Every line below that contains the word "class" must be copied.

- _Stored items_
● ● ● ●

**src/pkg/aacs_pkg.sv**
```systemverilog
package aacs_pkg;
	// trigger source encodings
	localparam logic [1:0] AACS_TRIG_SOFT0 = 2'h0;
	localparam logic [1:0] AACS_TRIG_TMR1 = 2'h1;
	localparam logic [1:0] AACS_TRIG_TMR2 = 2'h2;
	localparam logic [1:0] AACS_TRIG_SELF = 2'h3;
	// count field: 000 is manual mode
	localparam logic [2:0] AACS_CNT_MANUAL = 3'h0;
	localparam int AACS_RES_W = 12;
	localparam int AACS_ACC_W = 16;
	localparam logic [AACS_RES_W-1:0] AACS_FULL_SCALE = 12'hfff;
	// conversion length in clocks, and interval unit in clocks
	localparam int AACS_CONV_CYC = 16;
	localparam int AACS_IVL_UNIT = 4;
	localparam int AACS_TMR_W = 8;
	localparam logic [AACS_TMR_W-1:0] AACS_TMR_ONE = 8'h01;

	typedef enum logic [4:0] {
		AACS_IDLE = 5'b00001,
		AACS_CH1 = 5'b00010,
		AACS_GAP1 = 5'b00100,
		AACS_CH2 = 5'b01000,
		AACS_GAP2 = 5'b10000
	} aacs_state_t;

	typedef struct packed {
		logic power_on;
		logic auto_start;
		logic [1:0] trig_src;
		logic [2:0] count_sel;
		logic [3:0] interval_sel;
		logic start_bit;
		logic irq_clear;
	} aacs_ctrl_t;

	typedef struct packed {
		aacs_state_t st;
		logic [AACS_TMR_W-1:0] tmr;
		logic [4:0] cycles;
		logic [AACS_ACC_W-1:0] acc;
		logic busy;
		logic irq_flag;
		logic overrun;
		logic auto_run;
		logic auto_prev;
		logic start_prev;
		logic manual;
		logic stop_pend;
		logic man_done;
		logic [7:0] res_lo;
		logic [7:0] res_hi;
		logic irq;
	} aacs_regs_t;
endpackage

```
**src/rtl/aacs_seq.sv**
```systemverilog
// Operation
// self-timed: auto start rising clears overrun and converts first channel now
// after first channel, wait selected interval then convert second channel
// after second channel and interval, start next first/second cycle
// after N cycles clear auto start and set interrupt flag
// count field picks N of 1,2,4,8,16; nonzero means automatic
// sources 00/11: clear while busy defers reset until conversion ends
// auto start accepted again only after sequencer reset finished
// sources 01/10: software waits busy low, one manual conversion, then reselects
// sources 01/10: reset sequencer after manual conversion and auto reselected
// clear after all conversions done still raises interrupt
// manual mode: start pulse low-high-low begins a conversion
// power bit low switches conversion circuitry off
// results are 12-bit unsigned, full scale is all ones
// busy set during conversion, clear when it ends
// result presented as low byte and high byte
// end of conversion sets flag; irq needs local and global enable
// automatic group accumulates values, holds final sum
// further auto start ignored until N cycles (2N conversions) finished
// self-timed clear while idle resets sequencer at once
// busy rises with start and falls with result update
`timescale 1ns/1ps
`default_nettype none
module aacs_seq
	import aacs_pkg::*;
#(
	parameter int CONV_CYC = AACS_CONV_CYC,
	parameter int IVL_UNIT = AACS_IVL_UNIT
) (
	input wire logic sys_clk_in, // 250 MHz clock
	input wire logic reset_n_in, // sync reset, active low
	input wire aacs_ctrl_t ctrl_in, // software control bits
	input wire logic conv_irq_enable_in, // local irq enable
	input wire logic global_irq_enable_in, // global irq enable
	input wire logic [AACS_RES_W-1:0] sample_in, // converter sample, synchronised
	output logic conv_busy_flag_out, // conversion in progress
	output logic conv_irq_flag_out, // sticky end of conversion flag
	output logic trigger_overrun_flag_out, // overrun flag
	output logic auto_conv_start_out, // automatic start bit state
	output logic [7:0] result_low_byte_out, // result low byte
	output logic [7:0] result_high_byte_out, // result high byte
	output logic conv_irq_out, // interrupt request
	output logic analog_on_out // analog circuitry power
);
	aacs_regs_t r, nxt;
	logic [AACS_RES_W-1:0] smp_meta, smp_sync;
	logic [4:0] n_target;
	logic auto_mode, start_rise, auto_rise, conv_end, sw_clear;
	logic analog_on_r;

	// two-flop sampling of the analog result bus
	always_ff @(posedge sys_clk_in) begin
		if (!reset_n_in) begin
			smp_meta <= '0;
			smp_sync <= '0;
		end else begin
			smp_meta <= sample_in;
			smp_sync <= smp_meta;
		end
	end

	// count field decode, 1..16; codes above 4 saturate at 16
	always_comb begin
		case (ctrl_in.count_sel)
			3'h1: n_target = 5'h01;
			3'h2: n_target = 5'h02;
			3'h3: n_target = 5'h04;
			3'h4: n_target = 5'h08;
			default: n_target = 5'h10;
		endcase
	end

	assign auto_mode = ctrl_in.count_sel != AACS_CNT_MANUAL;
	assign start_rise = ctrl_in.start_bit & ~r.start_prev;
	assign auto_rise = ctrl_in.auto_start & ~r.auto_prev;
	assign conv_end = r.busy && r.tmr == AACS_TMR_ONE;
	assign sw_clear = ~ctrl_in.auto_start & r.auto_prev & r.auto_run;

	// next-state logic for the whole sequencer
	always_comb begin
		logic [AACS_ACC_W-1:0] sum;
		logic timed;
		sum = '0;
		timed = ctrl_in.trig_src == AACS_TRIG_SOFT0 || ctrl_in.trig_src == AACS_TRIG_SELF;
		nxt = r;
		nxt.auto_prev = ctrl_in.auto_start;
		// start pulse taken on the falling edge after a high
		nxt.start_prev = ctrl_in.start_bit;
		if (r.tmr != '0) begin
			nxt.tmr = r.tmr - AACS_TMR_ONE;
		end
		if (ctrl_in.irq_clear) begin
			nxt.irq_flag = 1'b0;
		end
		// conversion end: result, accumulate, busy drop in one cycle
		if (conv_end) begin
			nxt.busy = 1'b0;
			nxt.irq_flag = !r.auto_run || r.manual ? 1'b1 : r.irq_flag;
			if (r.auto_run && !r.manual) begin
				sum = r.acc + {{(AACS_ACC_W-AACS_RES_W){1'b0}}, smp_sync};
				nxt.acc = sum;
			end else begin
				sum = {{(AACS_ACC_W-AACS_RES_W){1'b0}}, smp_sync};
			end
			nxt.res_lo = sum[7:0];
			nxt.res_hi = sum[15:8];
			if (r.manual) begin
				nxt.manual = 1'b0;
				nxt.man_done = 1'b1;
			end
		end
		// manual conversion, low-high-low on start
		if (!auto_mode && !r.busy && !r.start_prev && start_rise && ctrl_in.power_on) begin
			nxt.manual = 1'b1;
		end
		if (r.manual && !r.busy && !ctrl_in.start_bit && r.start_prev) begin
			nxt.busy = 1'b1;
			nxt.tmr = AACS_TMR_W'(CONV_CYC);
		end
		case (r.st)
			AACS_IDLE: begin
				// only a fresh rising edge launches, while idle
				if (auto_rise && auto_mode && ctrl_in.power_on && !r.busy) begin
					nxt.overrun = 1'b0;
					nxt.auto_run = 1'b1;
					nxt.cycles = '0;
					nxt.acc = '0;
					nxt.st = AACS_CH1;
					nxt.busy = 1'b1;
					nxt.tmr = AACS_TMR_W'(CONV_CYC);
				end
			end
			AACS_CH1: begin
				if (conv_end) begin
					nxt.st = AACS_GAP1;
					nxt.tmr = AACS_TMR_W'(({4'h0, ctrl_in.interval_sel} + 8'h01) * IVL_UNIT);
				end
			end
			AACS_GAP1: begin
				if (r.tmr == AACS_TMR_ONE) begin
					nxt.st = AACS_CH2;
					nxt.busy = 1'b1;
					nxt.tmr = AACS_TMR_W'(CONV_CYC);
				end
			end
			AACS_CH2: begin
				if (conv_end) begin
					nxt.cycles = r.cycles + 5'h01;
					if (r.cycles + 5'h01 == n_target) begin
						nxt.st = AACS_IDLE;
						nxt.auto_run = 1'b0;
						nxt.irq_flag = 1'b1;
					end else begin
						nxt.st = AACS_GAP2;
						nxt.tmr = AACS_TMR_W'(({4'h0, ctrl_in.interval_sel} + 8'h01) * IVL_UNIT);
					end
				end
			end
			AACS_GAP2: begin
				if (r.tmr == AACS_TMR_ONE) begin
					nxt.st = AACS_CH1;
					nxt.busy = 1'b1;
					nxt.tmr = AACS_TMR_W'(CONV_CYC);
				end
			end
			default: nxt.st = AACS_IDLE;
		endcase
		// software stop of a running group
		if (sw_clear || r.stop_pend) begin
			if (timed) begin
				if (r.busy && !conv_end) begin
					nxt.stop_pend = 1'b1;
				end else begin
					nxt.st = AACS_IDLE;
					nxt.auto_run = 1'b0;
					nxt.stop_pend = 1'b0;
					nxt.busy = 1'b0;
					nxt.tmr = '0;
				end
			end else begin
				nxt.stop_pend = 1'b1; // waits for manual conversion
				nxt.auto_run = r.st != AACS_IDLE && r.auto_run;
			end
		end
		// timer sources: reset once manual done and automatic reselected
		if (!timed && r.stop_pend && r.man_done && auto_mode) begin
			nxt.st = AACS_IDLE;
			nxt.auto_run = 1'b0;
			nxt.stop_pend = 1'b0;
			nxt.man_done = 1'b0;
		end
		if (!timed && r.stop_pend && !r.busy && !r.manual && !auto_mode) begin
			nxt.st = AACS_IDLE; // sequencer parked during manual step
		end
		// stop in the same cycle the last conversion finishes still flags
		if (sw_clear && r.st == AACS_CH2 && conv_end && r.cycles + 5'h01 == n_target) begin
			nxt.irq_flag = 1'b1;
		end
		// power down: everything analog halts
		if (!ctrl_in.power_on) begin
			nxt.st = AACS_IDLE;
			nxt.busy = 1'b0;
			nxt.manual = 1'b0;
			nxt.auto_run = 1'b0;
			nxt.stop_pend = 1'b0;
			nxt.tmr = '0;
		end
		nxt.irq = nxt.irq_flag & conv_irq_enable_in & global_irq_enable_in;
	end

	// single state register
	always_ff @(posedge sys_clk_in) begin
		if (!reset_n_in) begin
			r <= '{st: AACS_IDLE, default: '0};
		end else begin
			r <= nxt;
		end
	end

	assign conv_busy_flag_out = r.busy;
	assign conv_irq_flag_out = r.irq_flag;
	assign trigger_overrun_flag_out = r.overrun;
	assign auto_conv_start_out = r.auto_run;
	assign result_low_byte_out = r.res_lo;
	assign result_high_byte_out = r.res_hi;
	assign conv_irq_out = r.irq;
	assign analog_on_out = analog_on_r;

	// analog power from next state, so the enable is registered with no lag
	always_ff @(posedge sys_clk_in) begin
		if (!reset_n_in) begin
			analog_on_r <= 1'b0;
		end else begin
			analog_on_r <= ctrl_in.power_on & (nxt.busy | nxt.auto_run);
		end
	end

	// busy holds for at least two cycles after it rises
	busy_len_a: assert property (@(posedge sys_clk_in) disable iff (!reset_n_in)
		$rose(r.busy) && ctrl_in.power_on |-> r.busy [*2])
		else $error("busy pulse too short");
	// first channel starts the cycle after launch
	launch_ch1_a: assert property (@(posedge sys_clk_in) disable iff (!reset_n_in)
		r.st == AACS_IDLE && auto_rise && auto_mode && ctrl_in.power_on && !r.busy
		&& ctrl_in.auto_start |=> r.st == AACS_CH1 && r.busy && !r.overrun)
		else $error("launch did not start first channel");
	// first interval never busy
	gap_idle_a: assert property (@(posedge sys_clk_in) disable iff (!reset_n_in)
		r.st == AACS_GAP1 |-> !r.busy)
		else $error("busy during interval");
	// power off clears activity
	power_off_a: assert property (@(posedge sys_clk_in) disable iff (!reset_n_in)
		!ctrl_in.power_on |=> !r.busy && r.st == AACS_IDLE)
		else $error("active while powered off");
	// irq only with flag set
	irq_gate_a: assert property (@(posedge sys_clk_in) disable iff (!reset_n_in)
		r.irq |-> r.irq_flag)
		else $error("irq without flag");
	// irq only when both enables were set as it was registered
	irq_both_a: assert property (@(posedge sys_clk_in) disable iff (!reset_n_in)
		r.irq |-> $past(conv_irq_enable_in && global_irq_enable_in))
		else $error("irq without both enables");
	// last second-channel conversion ends the group and flags it
	done_flag_a: assert property (@(posedge sys_clk_in) disable iff (!reset_n_in)
		r.st == AACS_CH2 && conv_end && r.cycles + 5'h01 == n_target && ctrl_in.power_on
		|=> !r.auto_run && r.irq_flag)
		else $error("group end not flagged");
	// second interval is never busy
	gap2_idle_a: assert property (@(posedge sys_clk_in) disable iff (!reset_n_in)
		r.st == AACS_GAP2 |-> !r.busy)
		else $error("busy during second interval");
	// self-timed stop while busy is deferred, not taken at once
	stop_defer_a: assert property (@(posedge sys_clk_in) disable iff (!reset_n_in)
		sw_clear && ctrl_in.trig_src == AACS_TRIG_SELF && r.busy && !conv_end
		&& ctrl_in.power_on |=> r.stop_pend)
		else $error("stop not deferred");
	// self-timed stop while idle resets at once
	idle_stop_a: assert property (@(posedge sys_clk_in) disable iff (!reset_n_in)
		sw_clear && ctrl_in.trig_src == AACS_TRIG_SELF && !r.busy
		|=> r.st == AACS_IDLE && !r.auto_run)
		else $error("idle stop not immediate");
	// result bytes change only at a conversion end
	result_hold_a: assert property (@(posedge sys_clk_in) disable iff (!reset_n_in)
		!conv_end |=> $stable({r.res_hi, r.res_lo}))
		else $error("result changed without conversion");
	// falling start edge of an armed manual pulse launches a conversion
	manual_start_a: assert property (@(posedge sys_clk_in) disable iff (!reset_n_in)
		r.manual && !r.busy && !ctrl_in.start_bit && r.start_prev && ctrl_in.power_on
		|=> r.busy)
		else $error("manual pulse did not start");
endmodule
`default_nettype wire

```
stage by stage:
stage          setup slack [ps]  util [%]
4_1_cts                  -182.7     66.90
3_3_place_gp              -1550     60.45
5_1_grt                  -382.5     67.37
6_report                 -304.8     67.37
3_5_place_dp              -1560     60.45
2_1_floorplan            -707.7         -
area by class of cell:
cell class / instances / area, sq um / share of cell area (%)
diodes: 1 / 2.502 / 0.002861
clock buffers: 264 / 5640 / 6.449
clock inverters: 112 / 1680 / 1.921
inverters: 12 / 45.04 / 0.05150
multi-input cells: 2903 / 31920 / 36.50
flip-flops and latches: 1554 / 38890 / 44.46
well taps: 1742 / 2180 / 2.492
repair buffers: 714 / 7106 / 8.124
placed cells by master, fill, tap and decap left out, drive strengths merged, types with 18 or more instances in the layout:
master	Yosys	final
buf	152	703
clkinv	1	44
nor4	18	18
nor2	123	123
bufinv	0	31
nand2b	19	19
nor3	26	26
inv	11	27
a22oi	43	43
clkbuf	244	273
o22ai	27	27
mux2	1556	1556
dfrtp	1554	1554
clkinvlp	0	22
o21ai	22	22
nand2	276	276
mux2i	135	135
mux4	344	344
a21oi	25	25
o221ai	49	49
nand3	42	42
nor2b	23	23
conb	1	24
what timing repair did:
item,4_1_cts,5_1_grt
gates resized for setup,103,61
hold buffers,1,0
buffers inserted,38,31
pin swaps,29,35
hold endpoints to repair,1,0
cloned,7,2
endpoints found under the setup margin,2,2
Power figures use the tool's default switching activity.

● ● ● ●

- _Written response_
area by class of cell:
cell class / instances / area, sq um / share of cell area (%)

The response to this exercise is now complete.